Analysis of genetic variation

Full gene haplotypes, generated from concatenated exon sequences, and their summaries across populations were generated using a custom Python script. For a temporal analysis of mutation frequencies, we investigated variation at four dhfr loci linked to SP resistance: 51, 59, 108, and 164 and six dhps loci: 431, 436, 437, 540, 581, and 613. We used the allele frequency for all dhfr and dhps markers. There are multiple ways in which mutation frequencies can be calculated (see Methods: calculating allele frequencies), but here we excluded from further analysis any sample which had a heterozygous mutation at any position within the coding region of the gene and calculated frequencies from homozygous haplotypes only. Custom Python scripts were used to compare marker allele frequencies between countries for which we had sufficient data and time points with at least 25 homozygous samples: the Gambia, Mali, Ghana, and Kenya. For each country and locus combination in the temporal analysis, a Fisher’s exact test was used to determine whether the difference in derived allele frequency between the first and final sampled time point was significant.
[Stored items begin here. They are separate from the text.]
File: config.mk
export PLATFORM = sky130hd
export DESIGN_NAME = tts_back
export DESIGN_NICKNAME = d
export VERILOG_FILES = /design/src/hw/rtl/tts_pkg.sv /design/src/hw/rtl/tts_back.sv
export SDC_FILE = /design/constraint.sdc
export NUM_CORES = 2
export LEC_CHECK = 0
export BUFFER_PORTS_ARGS = -buffer_cell sky130_fd_sc_hd__buf_4
export CORE_ASPECT_RATIO = 0.7
export CORE_MARGIN = 2
export CORE_UTILIZATION = 64
export DETAILED_ROUTE_END_ITERATION = 7
export PLACE_DENSITY_LB_ADDON = 0.2
export RECOVER_POWER = 25
export REMOVE_ABC_BUFFERS = 1
export SLEW_MARGIN = 10
export SYNTH_ARGS = -nofsm -noshare
export SYNTH_HDL_FRONTEND = slang
export SYNTH_SLANG_ARGS = --single-unit
File: constraint.sdc
create_clock -name clk_i -period 21.2 [get_ports clk_i]
set_input_delay 1.06 -clock clk_i [delete_from_list [all_inputs] [get_ports clk_i]]
set_output_delay 1.06 -clock clk_i [all_outputs]
set_load 0.01 [all_outputs]
File: src/hw/rtl/tts_pkg.sv
// Shared types, constants and saturating helper of the tridiagonal solver.
package tts_pkg;

  localparam int DATA_W        = 32;
  localparam int DEF_MAX_ROWS  = 64;
  localparam int DEF_FRAC_BITS = 16;
  localparam int CNT_W         = 7;

  localparam logic [1:0] STAT_OK    = 2'd0;
  localparam logic [1:0] STAT_PIVOT = 2'd1;
  localparam logic [1:0] STAT_FEW   = 2'd2;
  localparam logic [1:0] STAT_CAP   = 2'd3;

  localparam logic signed [DATA_W-1:0] Q_MAX = 32'sh7fff_ffff;
  localparam logic signed [DATA_W-1:0] Q_MIN = 32'sh8000_0000;

  typedef struct packed {
    logic [CNT_W-1:0] rows;
    logic [1:0]       err;
    logic             few;
  } job_t;

  typedef struct packed {
    logic                     start;
    logic signed [DATA_W-1:0] num1;
    logic signed [DATA_W-1:0] num2;
    logic signed [DATA_W-1:0] den;
  } div_req_t;

  typedef struct packed {
    logic                     done;
    logic                     zero;
    logic signed [DATA_W-1:0] q1;
    logic signed [DATA_W-1:0] q2;
  } div_rsp_t;

  typedef struct packed {
    logic lo;
    logic up;
    logic rh;
    logic an;
  } wr_en_t;

  function automatic logic signed [DATA_W-1:0] qsub(input logic signed [DATA_W-1:0] a,
                                                    input logic signed [DATA_W-1:0] b);
    logic [DATA_W:0] s;
    s = {a[DATA_W-1], a} - {b[DATA_W-1], b};
    if (s[DATA_W] != s[DATA_W-1]) begin
      return s[DATA_W] ? Q_MIN : Q_MAX;
    end
    return s[DATA_W-1:0];
  endfunction

endpackage

File: src/hw/rtl/tts_back.sv
// Solve sequencer: two-way elimination, middle solve, outward substitution, output.
module tts_back #(
  parameter int MAX_ROWS  = tts_pkg::DEF_MAX_ROWS,
  parameter int FRAC_BITS = tts_pkg::DEF_FRAC_BITS
) (
  input  logic                                   clk_i,
  input  logic                                   rst_ni,
  input  logic                                   job_valid_i,
  input  tts_pkg::job_t                          job_i,
  output logic                                   job_pop_o,
  output logic                                   busy_o,
  output logic [$clog2(MAX_ROWS)-1:0]            raddr_o,
  output logic [$clog2(MAX_ROWS)-1:0]            waddr_o,
  output tts_pkg::wr_en_t                        wr_en_o,
  output logic signed [tts_pkg::DATA_W-1:0]      wr_coef_o,
  output logic signed [tts_pkg::DATA_W-1:0]      wr_rhs_o,
  output logic signed [tts_pkg::DATA_W-1:0]      wr_ans_o,
  input  logic signed [tts_pkg::DATA_W-1:0]      rd_lo_i,
  input  logic signed [tts_pkg::DATA_W-1:0]      rd_ce_i,
  input  logic signed [tts_pkg::DATA_W-1:0]      rd_up_i,
  input  logic signed [tts_pkg::DATA_W-1:0]      rd_rh_i,
  input  logic signed [tts_pkg::DATA_W-1:0]      rd_an_i,
  output tts_pkg::div_req_t                      div_req_o,
  input  tts_pkg::div_rsp_t                      div_rsp_i,
  output logic                                   out_valid_o,
  input  logic                                   out_stall_i,
  output logic signed [tts_pkg::DATA_W-1:0]      solution_o,
  output logic                                   final_res_o,
  output logic [1:0]                             status_o
);
  import tts_pkg::*;

  localparam int AW = $clog2(MAX_ROWS);

  localparam logic [3:0] BS_IDLE = 4'd0;
  localparam logic [3:0] BS_RD   = 4'd1;
  localparam logic [3:0] BS_LAT  = 4'd2;
  localparam logic [3:0] BS_M1   = 4'd3;
  localparam logic [3:0] BS_M2   = 4'd4;
  localparam logic [3:0] BS_M3   = 4'd5;
  localparam logic [3:0] BS_M4   = 4'd6;
  localparam logic [3:0] BS_M5   = 4'd7;
  localparam logic [3:0] BS_WAIT = 4'd8;
  localparam logic [3:0] BS_ORD  = 4'd9;
  localparam logic [3:0] BS_OLD  = 4'd10;
  localparam logic [3:0] BS_FEW  = 4'd11;

  localparam logic [2:0] PH_FWD  = 3'd0;
  localparam logic [2:0] PH_BWD  = 3'd1;
  localparam logic [2:0] PH_MID  = 3'd2;
  localparam logic [2:0] PH_SUBU = 3'd3;
  localparam logic [2:0] PH_SUBD = 3'd4;

  logic [3:0]               state_q, state_d;
  logic [2:0]               ph_q, ph_d;
  logic                     pivot_q, pivot_d;
  logic                     ov_q, ov_d;
  job_t                     job_q, job_d;
  logic [AW-1:0]            idx_q, idx_d;
  logic signed [DATA_W-1:0] lo_q, lo_d, ce_q, ce_d, up_q, up_d, rh_q, rh_d;
  logic signed [DATA_W-1:0] pu_q, pu_d, pr_q, pr_d, fu_q, fu_d, fr_q, fr_d;
  logic signed [DATA_W-1:0] t_q, t_d, num_q, num_d, pa_q, pa_d, ak_q, ak_d;
  logic signed [DATA_W-1:0] sol_q, sol_d;
  logic                     fin_q, fin_d;
  logic [1:0]               stat_q, stat_d;
  logic signed [2*DATA_W-1:0] prod_q, prod_d;
  logic signed [DATA_W-1:0] mul_a, mul_b, x, y, qm, ans;
  logic [CNT_W-1:0]         rows_m1, half_m1;
  logic [AW-1:0]            nm1, kk;
  logic                     out_free, mid;

  function automatic logic signed [DATA_W-1:0] qmul(input logic signed [2*DATA_W-1:0] p);
    logic signed [2*DATA_W-1:0] s;
    s = p >>> FRAC_BITS;
    if (s[2*DATA_W-1:DATA_W-1] != {(DATA_W+1){s[2*DATA_W-1]}}) begin
      return s[2*DATA_W-1] ? Q_MIN : Q_MAX;
    end
    return s[DATA_W-1:0];
  endfunction

  assign rows_m1 = job_q.rows - CNT_W'(1);
  assign half_m1 = (job_q.rows >> 1) - CNT_W'(1);
  assign nm1     = rows_m1[AW-1:0];
  assign kk      = half_m1[AW-1:0];
  assign mid     = (ph_q == PH_MID);
  assign x       = (ph_q == PH_FWD || ph_q == PH_SUBU) ? lo_q : up_q;
  assign y       = (ph_q == PH_FWD) ? up_q : lo_q;
  assign qm      = qmul(prod_q);
  assign ans     = qsub(rh_q, qm);
  assign prod_d  = mul_a * mul_b;

  assign out_free    = ~ov_q | ~out_stall_i;
  assign busy_o      = (state_q != BS_IDLE);
  assign raddr_o     = idx_q;
  assign waddr_o     = idx_q;
  assign wr_coef_o   = div_rsp_i.q1;
  assign wr_rhs_o    = div_rsp_i.q2;
  assign wr_ans_o    = (state_q == BS_WAIT) ? div_rsp_i.q1 : ans;
  assign out_valid_o = ov_q;
  assign solution_o  = sol_q;
  assign final_res_o = fin_q;
  assign status_o    = stat_q;

  always_comb begin
    state_d   = state_q;
    ph_d      = ph_q;
    pivot_d   = pivot_q;
    ov_d      = ov_q;
    job_d     = job_q;
    idx_d     = idx_q;
    lo_d      = lo_q;
    ce_d      = ce_q;
    up_d      = up_q;
    rh_d      = rh_q;
    pu_d      = pu_q;
    pr_d      = pr_q;
    fu_d      = fu_q;
    fr_d      = fr_q;
    t_d       = t_q;
    num_d     = num_q;
    pa_d      = pa_q;
    ak_d      = ak_q;
    sol_d     = sol_q;
    fin_d     = fin_q;
    stat_d    = stat_q;
    job_pop_o = 1'b0;
    wr_en_o   = '0;
    mul_a     = x;
    mul_b     = pu_q;
    div_req_o = '{start: 1'b0, num1: y, num2: ans, den: t_q};

    if (ov_q && !out_stall_i) begin
      ov_d = 1'b0;
    end

    unique case (state_q)
      BS_M1: begin
        if (mid) begin
          mul_a = up_q;
        end else if (ph_q == PH_SUBU || ph_q == PH_SUBD) begin
          mul_b = pa_q;
        end
      end
      BS_M2: begin
        mul_a = mid ? lo_q : x;
        mul_b = mid ? fu_q : pr_q;
      end
      BS_M3: begin
        mul_a = up_q;
        mul_b = pr_q;
      end
      BS_M4: begin
        mul_a = lo_q;
        mul_b = fr_q;
      end
      default: ;
    endcase

    unique case (state_q)
      BS_IDLE: begin
        if (job_valid_i) begin
          job_pop_o = 1'b1;
          job_d     = job_i;
          pivot_d   = 1'b0;
          if (job_i.few) begin
            state_d = BS_FEW;
          end else begin
            ph_d    = PH_FWD;
            idx_d   = '0;
            pu_d    = '0;
            pr_d    = '0;
            state_d = BS_RD;
          end
        end
      end
      BS_RD: state_d = BS_LAT;
      BS_LAT: begin
        lo_d    = rd_lo_i;
        ce_d    = rd_ce_i;
        up_d    = rd_up_i;
        rh_d    = rd_rh_i;
        state_d = BS_M1;
      end
      BS_M1: state_d = BS_M2;
      BS_M2: begin
        if (ph_q == PH_SUBU || ph_q == PH_SUBD) begin
          wr_en_o.an = 1'b1;
          pa_d       = ans;
          state_d    = BS_RD;
          if (ph_q == PH_SUBU) begin
            if (idx_q == nm1) begin
              ph_d  = PH_SUBD;
              idx_d = kk - AW'(1);
              pa_d  = ak_q;
            end else begin
              idx_d = idx_q + AW'(1);
            end
          end else if (idx_q == '0) begin
            idx_d   = '0;
            state_d = BS_ORD;
          end else begin
            idx_d = idx_q - AW'(1);
          end
        end else begin
          t_d     = qsub(ce_q, qm);
          state_d = BS_M3;
        end
      end
      BS_M3: begin
        if (mid) begin
          t_d     = qsub(t_q, qm);
          state_d = BS_M4;
        end else begin
          div_req_o.start = 1'b1;
          state_d         = BS_WAIT;
        end
      end
      BS_M4: begin
        num_d   = ans;
        state_d = BS_M5;
      end
      BS_M5: begin
        div_req_o = '{start: 1'b1, num1: qsub(num_q, qm), num2: '0, den: t_q};
        state_d   = BS_WAIT;
      end
      BS_WAIT: begin
        if (div_rsp_i.done) begin
          pivot_d = pivot_q | div_rsp_i.zero;
          state_d = BS_RD;
          unique case (ph_q)
            PH_FWD: begin
              wr_en_o.up = 1'b1;
              wr_en_o.rh = 1'b1;
              if (idx_q == kk - AW'(1)) begin
                fu_d  = div_rsp_i.q1;
                fr_d  = div_rsp_i.q2;
                pu_d  = '0;
                pr_d  = '0;
                ph_d  = PH_BWD;
                idx_d = nm1;
              end else begin
                pu_d  = div_rsp_i.q1;
                pr_d  = div_rsp_i.q2;
                idx_d = idx_q + AW'(1);
              end
            end
            PH_BWD: begin
              wr_en_o.lo = 1'b1;
              wr_en_o.rh = 1'b1;
              pu_d       = div_rsp_i.q1;
              pr_d       = div_rsp_i.q2;
              if (idx_q == kk + AW'(1)) begin
                ph_d  = PH_MID;
                idx_d = kk;
              end else begin
                idx_d = idx_q - AW'(1);
              end
            end
            PH_MID: begin
              wr_en_o.an = 1'b1;
              ak_d       = div_rsp_i.q1;
              pa_d       = div_rsp_i.q1;
              ph_d       = PH_SUBU;
              idx_d      = kk + AW'(1);
            end
            default: state_d = BS_IDLE;
          endcase
        end
      end
      BS_ORD: state_d = BS_OLD;
      BS_OLD: begin
        if (out_free) begin
          ov_d   = 1'b1;
          sol_d  = rd_an_i;
          fin_d  = (idx_q == nm1);
          stat_d = pivot_q ? STAT_PIVOT : job_q.err;
          if (idx_q == nm1) begin
            state_d = BS_IDLE;
          end else begin
            idx_d   = idx_q + AW'(1);
            state_d = BS_ORD;
          end
        end
      end
      BS_FEW: begin
        if (out_free) begin
          ov_d    = 1'b1;
          sol_d   = '0;
          fin_d   = 1'b1;
          stat_d  = STAT_FEW;
          state_d = BS_IDLE;
        end
      end
      default: state_d = BS_IDLE;
    endcase
  end

  always_ff @(posedge clk_i or negedge rst_ni) begin
    if (!rst_ni) begin
      state_q <= BS_IDLE;
      ph_q    <= PH_FWD;
      pivot_q <= 1'b0;
      ov_q    <= 1'b0;
    end else begin
      state_q <= state_d;
      ph_q    <= ph_d;
      pivot_q <= pivot_d;
      ov_q    <= ov_d;
    end
  end

  always_ff @(posedge clk_i) begin
    job_q  <= job_d;
    idx_q  <= idx_d;
    lo_q   <= lo_d;
    ce_q   <= ce_d;
    up_q   <= up_d;
    rh_q   <= rh_d;
    pu_q   <= pu_d;
    pr_q   <= pr_d;
    fu_q   <= fu_d;
    fr_q   <= fr_d;
    t_q    <= t_d;
    num_q  <= num_d;
    pa_q   <= pa_d;
    ak_q   <= ak_d;
    sol_q  <= sol_d;
    fin_q  <= fin_d;
    stat_q <= stat_d;
    prod_q <= prod_d;
  end

endmodule
# == After elaboration in Yosys (flattened, before gate mapping) ==
# Index checks and enable logic that the tools add are counted.
# classes
add_sub_neg,10
multipliers,1
n_eq_ne,39
n_mux,118
n_bitwise,4
reduce_logical,28
# op_table
operator,count
$mux 32,38
$pmux 32 s2,7
$pmux 32 s4,2
$sub 32x32->33,4
$mux 96,1
$mux 6,11
$mul 32x32->64,1
$pmux 4 s12,1
$mux 4,11
$mux 3,9
$mux 1,26
$ne 2x2->1 const B,12
$pmux 6 s4,1
$sub 6x1->6 const B,4
$eq 6x6->1,3
$pmux 3 s3,2
$pmux 6 s3,1
$eq 4x3->1 const B,4
$eq 4x4->1 const B,4
$ne 16x16->1,1
$add 6x1->6 const B,2
$reduce_and 3->1,4
$reduce_and 4->1,3
$reduce_and 10->1,1
other kinds (28),47
# totals
reg_bits,507
in_bits,240
out_inout_bits,247
wordCells,223

# == Depth between registers and ports, before layout ==
# logic_depth
ltp_word,11
depth_mapped,41
ltp_nobuf,35

# == Least setup slack after synthesis ==
# OpenSTA, ideal clock, no wires.
# synth_timing
path_type,register to register
startpoint,register state_q[1]
endpoint,register ce_q[0] (enable)
setup_time_ns,0.772
arrival_time_ns,9.634
t_required_ns,20.428
slack_ns,10.794
stages_incl_launch_ff,5
path_cell_list,dfrtp_1 -> clkbuf_1 -> clkbuf_1 -> nand2b_1 -> nor3_1
# synth_between
elab_chain_cells,1
# synth_lines
item,line_no,text
from (decl),tts_back.sv:54,"logic [3:0] state_q, state_d;"
from (signal assigned),tts_back.sv:305,state_q <= state_d;
$eq 4x2->1,tts_back.sv:159,unique case (state_q)
to (signal assigned),tts_back.sv:316,ce_q <= ce_d;
to (decl),tts_back.sv:60,"logic signed [DATA_W-1:0] lo_q, lo_d, ce_q, ce_d, up_q, up_d, rh_q, rh_d;"
# No other way between the ends.
# A chain may end at the register's enable or synchronous reset.

# == Final worst setup path ==
# layout_timing
startpoint,register ph_q[2]
endpoint,register prod_q[60]
# layout_between
elab_chain_cells,6
word_cells_on_any_way,15
classes_between,mul (1); eq/ne (3); mux (8); reduce/logical (3)
# layout_lines
item,line_no,text
from (decl),tts_back.sv:55,"logic [2:0] ph_q, ph_d;"
from (signal assigned),tts_back.sv:306,ph_q <= ph_d;
"$eq 3x2->1, or another cell as far along","tts_back.sv:86, tts_back.sv:140",
"$logic_or 1x1->1, on equally long branches","tts_back.sv:86, tts_back.sv:140",
"$mux 32, on equally long branches","tts_back.sv:86, tts_back.sv:140",
"$mux 32, on equally long branches","tts_back.sv:145, tts_back.sv:138",
$pmux 32 s4,tts_back.sv:136,unique case (state_q)
$mul 32x32->64 *,tts_back.sv:90,assign prod_d = mul_a * mul_b;
via prod_d[60],tts_back.sv:66,"logic signed [2*DATA_W-1:0] prod_q, prod_d;"
to (signal assigned),tts_back.sv:330,prod_q <= prod_d;
to (decl),tts_back.sv:66,
# The timed path passes the listed nets; every way through them passes the cells marked *.

==> results.sh <==
export IMPL_final_period_utilization_pct=58.0
export IMPL_clockBufferDepth=3
export IMPL_dr_pass1_iters=8
export IMPL_multiInputGateArea_sq_um=43500
export IMPL_hp_class="input pin to asynchronous set/reset pin"
export IMPL_io_buffers=486
export IMPL_clock_sinks=491
export IMPL_fin_nets=8523
export IMPL_regArea_sq_um=14200
export IMPL_hold_violations=0
export IMPL_grt_setup_unrepaired="false"
export IMPL_dp_hpwl_um=182000
export IMPL_wl_um=236000
export IMPL_crit_top_cell="fa_1"
export IMPL_h_tree_depth=2
export IMPL_viasPerCell=6.33
export IMPL_yosys_top_cells_area="fa_1 (34%), edfxtp_1 (21%), inv_1 (6.6%)"
export IMPL_fin_util_pct=71.3
export IMPL_synth_largest_area_cell="fa_1"
export IMPL_crit_type="flip-flop to flip-flop"
export IMPL_critical_path_buf_inv_count=4
export IMPL_outcome="complete, but fails checks"
export IMPL_max_freq_mhz=81.4
export IMPL_setup_viol=0
export IMPL_first_global_vias=52199
export IMPL_synth_top_flop_cell="edfxtp_1"
export IMPL_finalInstanceArea_sq_um=69800
export IMPL_max_slew_margin_pct=-77.0
export IMPL_crit_fanout=54
export IMPL_io_pins=487
export IMPL_rows=96
export IMPL_cts_tree="done"
export IMPL_drt_iter0_drc=7566
export IMPL_layout_min_cycle_time_ps=12290
export IMPL_grt_max_degree=65
export IMPL_skew_ps=47.2
export IMPL_yosys_warnings=0
export IMPL_yosysUniqueCellTypes=78
export IMPL_cts_buffers=52
export IMPL_dieHeight_um=267
export IMPL_insertion_delay_ps=680
export IMPL_slowest_stage="a221oi_1"
export IMPL_ys_seq_elements=491
export IMPL_initial_core_util_pct=64.5
export IMPL_fillers=7592
export IMPL_crit_cells=30
export IMPL_root_buffer="clkbuf_16"
export IMPL_regMostFlops="prod_q"
export IMPL_grt_pass1_wl_um=342000
export IMPL_cp_arrival_ps=12890
export IMPL_drv_slew=76
export IMPL_grt_usage_pct=47.3
export IMPL_cp_required_ps=21800
export IMPL_postSynthCellCount=6580
export IMPL_final_cell_mix="inv_1 (1,116), fa_1 (1,085), nand2_1 (868)"
export IMPL_place_area_sq_um=68300
export IMPL_hold_buffers=0
export IMPL_holdWs_ps=348
export IMPL_use_met2_pct=64.2
export IMPL_largest_reg_flops=48
export IMPL_syn_area_per_cell_sq_um=9.59
export IMPL_synth_top_area_share_pct=34.4
export IMPL_cp_endpoint="prod_q[60]"
export IMPL_drc_errors=1
export IMPL_die_w_um=379
export IMPL_core_sq_um=97900
export IMPL_drive_above_1_share_pct=10.4
export IMPL_vias=52243
export IMPL_max_cap_violations=2
export IMPL_syn_area_sq_um=63100
export IMPL_seq_area_frac_synth_pct=22.5
export IMPL_cts_clk_slew_worst_paths_ps=80
export IMPL_worstMarginPinSlew_ps=2660
export IMPL_wl_per_cell_um=28.5
export IMPL_ff2ff_path_depth=30
export IMPL_grt_use_met3_pct=22.2
export IMPL_area_growth_pct=10.5
export IMPL_setup_tns_ps=0
export IMPL_place_gp_congestion=1.06
export IMPL_worstSetupEndpointType="flip-flop"
export IMPL_post_cts_setup_buffer_count=0
export IMPL_ctsResizeCount=0
export IMPL_start_kind="flip-flop"
export IMPL_final_common_cell="inv_1"
export IMPL_dieArea_sq_um=101000
export IMPL_synthArstFlopShare_pct=1.83
export IMPL_synth_edf_count=434
export IMPL_antenna_found_initial=17
export IMPL_r2r_end="prod_q[60]"
export IMPL_path_delay_family="compound AO/OA/AOI/OAI gates"
export IMPL_top_usage_layer="met1"
export IMPL_grt_use_met1_pct=64.7
export IMPL_drt_antenna_violating_nets=0
export IMPL_grt_ovfl_total=0
export IMPL_cp_startpoint="ph_q[2]"
export IMPL_violations="design-rule violations, max-capacitance violations, max-slew violations"
export IMPL_reg2reg_from="ph_q[2]"
export IMPL_worst_r2r_setup_slack_ps=8910
export IMPL_max_stage_delay_ps=1030
-- per-layer routing --
layer / vias up / share of wire, % / wire length, um
met2: 4221 / 40 / 94500
met4: 18 / 5.3 / 12500
li1: 21541 / - / -
met3: 806 / 18 / 42300
met1: 25657 / 37 / 86200
met5: - / 0.11 / 252
-- worst register-to-register path: cells and delay by family (launching register included) --
| family | cells | cell delay, ps |
|---|---|---|
| DFF | 1 | 820 |
| buffers and inverters | 4 | 1160 |
| AOI/OAI and AO/OA | 12 | 4630 |
| adders and majority gates | 9 | 4210 |
| and+or+nand+nor | 4 | 1300 |
| xor gates and xnor gates | 1 | 120 |
-- Yosys cell counts (all sizes together) (14+ instances only) --
library cell,count
ha,316
a21o,145
mux2i,48
edfxtp,434
o21ai,176
a221o,24
or3,20
nor2,682
a22oi,59
maj3,18
o21a,30
fa,1085
buf,91
o22ai,15
a32oi,27
nor2b,32
and2,117
o21bai,28
a31oi,24
nand3,60
a21oi,244
mux2,34
o211ai,14
inv,1117
nand2,870
xnor2,131
a211oi,22
a221oi,27
nand2b,36
dfxtp,48
xor2,66
and3,16
nand4,27
nor3,45
clkbuf,278
-- layout make-up --
cell class,count,area share [%]
flip-flops and latches,491,20.4
multi-input cells,4601,62.4
inverters,1119,6.02
repair buffers,617,6.10
diodes,10,0.0359
well taps,1323,2.37
clock buffers,63,1.97
clock inverters,35,0.694
-- cell families (layout without fill, tap and decap cells) --
kind of cell / Yosys count / in the layout / synth area share (%)
flip-flops: 491 / 491 / 22.5
AO/OA/AOI/OAI: 937 / 937 / 9.84
adder cells (fa/ha/maj): 1419 / 1419 / 41.0
XOR/XNOR: 197 / 197 / 2.73
AND/OR/NAND/NOR: 1966 / 1966 / 13.3
multiplexers: 82 / 82 / 1.37
buffers and inverters: 1488 / 1834 / 9.28
other: 0 / 10 / 0
-- worst min-delay path by stage --
stage	start	endpoint	slack, ps	cells after the start
floorplan	pivot_q	pivot_q	480	2
global placement	job_q[1]	status_o[0]	510	1
detailed placement	job_q[1]	status_o[0]	520	1
CTS	rst_ni	state_q[1]	190	1
global route	rst_ni	state_q[1]	360	1
finish	rst_ni	state_q[1]	350	1
-- through the flow --
step                cells  setup WS [ps]
floorplan            6211           6850
global placement     8151           9660
detailed placement   8151           9330
CTS                  8249           9320
global route         8252           8500
finish               8259           8910
Power is left out: the tool's default activity adds up to more than one toggle a clock period on the data nets, which glitch-free logic cannot reach.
Maps of dhps A437G and K540E allele frequencies across Africa were generated using the mapMutationPrevalence function from the grcMalaria R package (version 2.0.0)17. Investigations of genetic dissimilarity between East Africa and Madagascar were performed using a neighbour-joining tree and a genome-wide comparison of FST and allele frequencies between these population subsets. The neighbour-joining tree was based on the same genetic distance matrix as calculated for Pf714, but a subset to include only Malagasy samples and a random subset from each African population using custom R scripts. Each African population (West, Central, Northeast, and East without Madagascar) was subset to 50 random individuals, while maintaining the contributing proportions of each country found in the full dataset. FST was computed from QC-passed SNPs and samples from Madagascar (n = 24) and from the remainder of East Africa (n = 1,515) using scikit-allel. The same was done for the genomic position encoding the K540E mutation (Pf3D7_08_v3:549993), and values were compared to genome-wide estimates. Linkage disequilibrium (R2) was estimated for the 20 SNPs with highest FST using scikit-allel rogers_huff_r method, in the Madagascar, East African, and West African populations.

To assess the reliability of single markers as proxies for full gene haplotypes, we calculated the proportion samples with each single marker proxy, which also held the correct, associated full gene haplotype. This proportion was denoted as a marker “success rate”. Proxy marker success rates were generated for countries with > 15 samples using custom Python scripts.

Calculating allele frequencies

Because some malaria samples contain parasite clones with different genotypes (sometimes referred to as complexity of infection or CoI), the genotype calls for a mutation can be heterozygous. When calculating frequencies, decisions need to be made about how to treat heterozygous calls. Assume we have \(\:R\) homozygous reference calls, \(\:A\) homozygous alternative calls and \(\:H\) heterozygous calls. One approach that is sometimes used is to calculate the carrier frequency. This is the proportion of samples that carry the alternate allele and is calculated as \(\:\frac{(A\:+\:H)}{(R+\:A\:+\:H)}.\) When considering drug-resistance mutations, it is sometimes assumed that if a patient contains both sensitive and resistant parasites, the infection should be considered drug-resistant on the basis that in the presence of the drug, the resistant parasites are likely to out-compete the sensitive parasites, and therefore the carrier frequency is perhaps the most accurate way to estimate the proportions of infections that will be resistant. Population genetics, however, tends to be more concerned with allele frequencies in the population of all parasites. One unbiased estimate of the allele frequency is to simply ignore heterozygous genotype calls, and calculate the proportion of homozygous alternate calls as a proportion of all homozygous calls, i.e. \(\:\frac{A}{(R\:+\:A)}\). This is the method we have used in this paper, excluding heterozygotes on a locus-by-locus basis, rather than a sample-wise basis, to maximise the data available for analysis.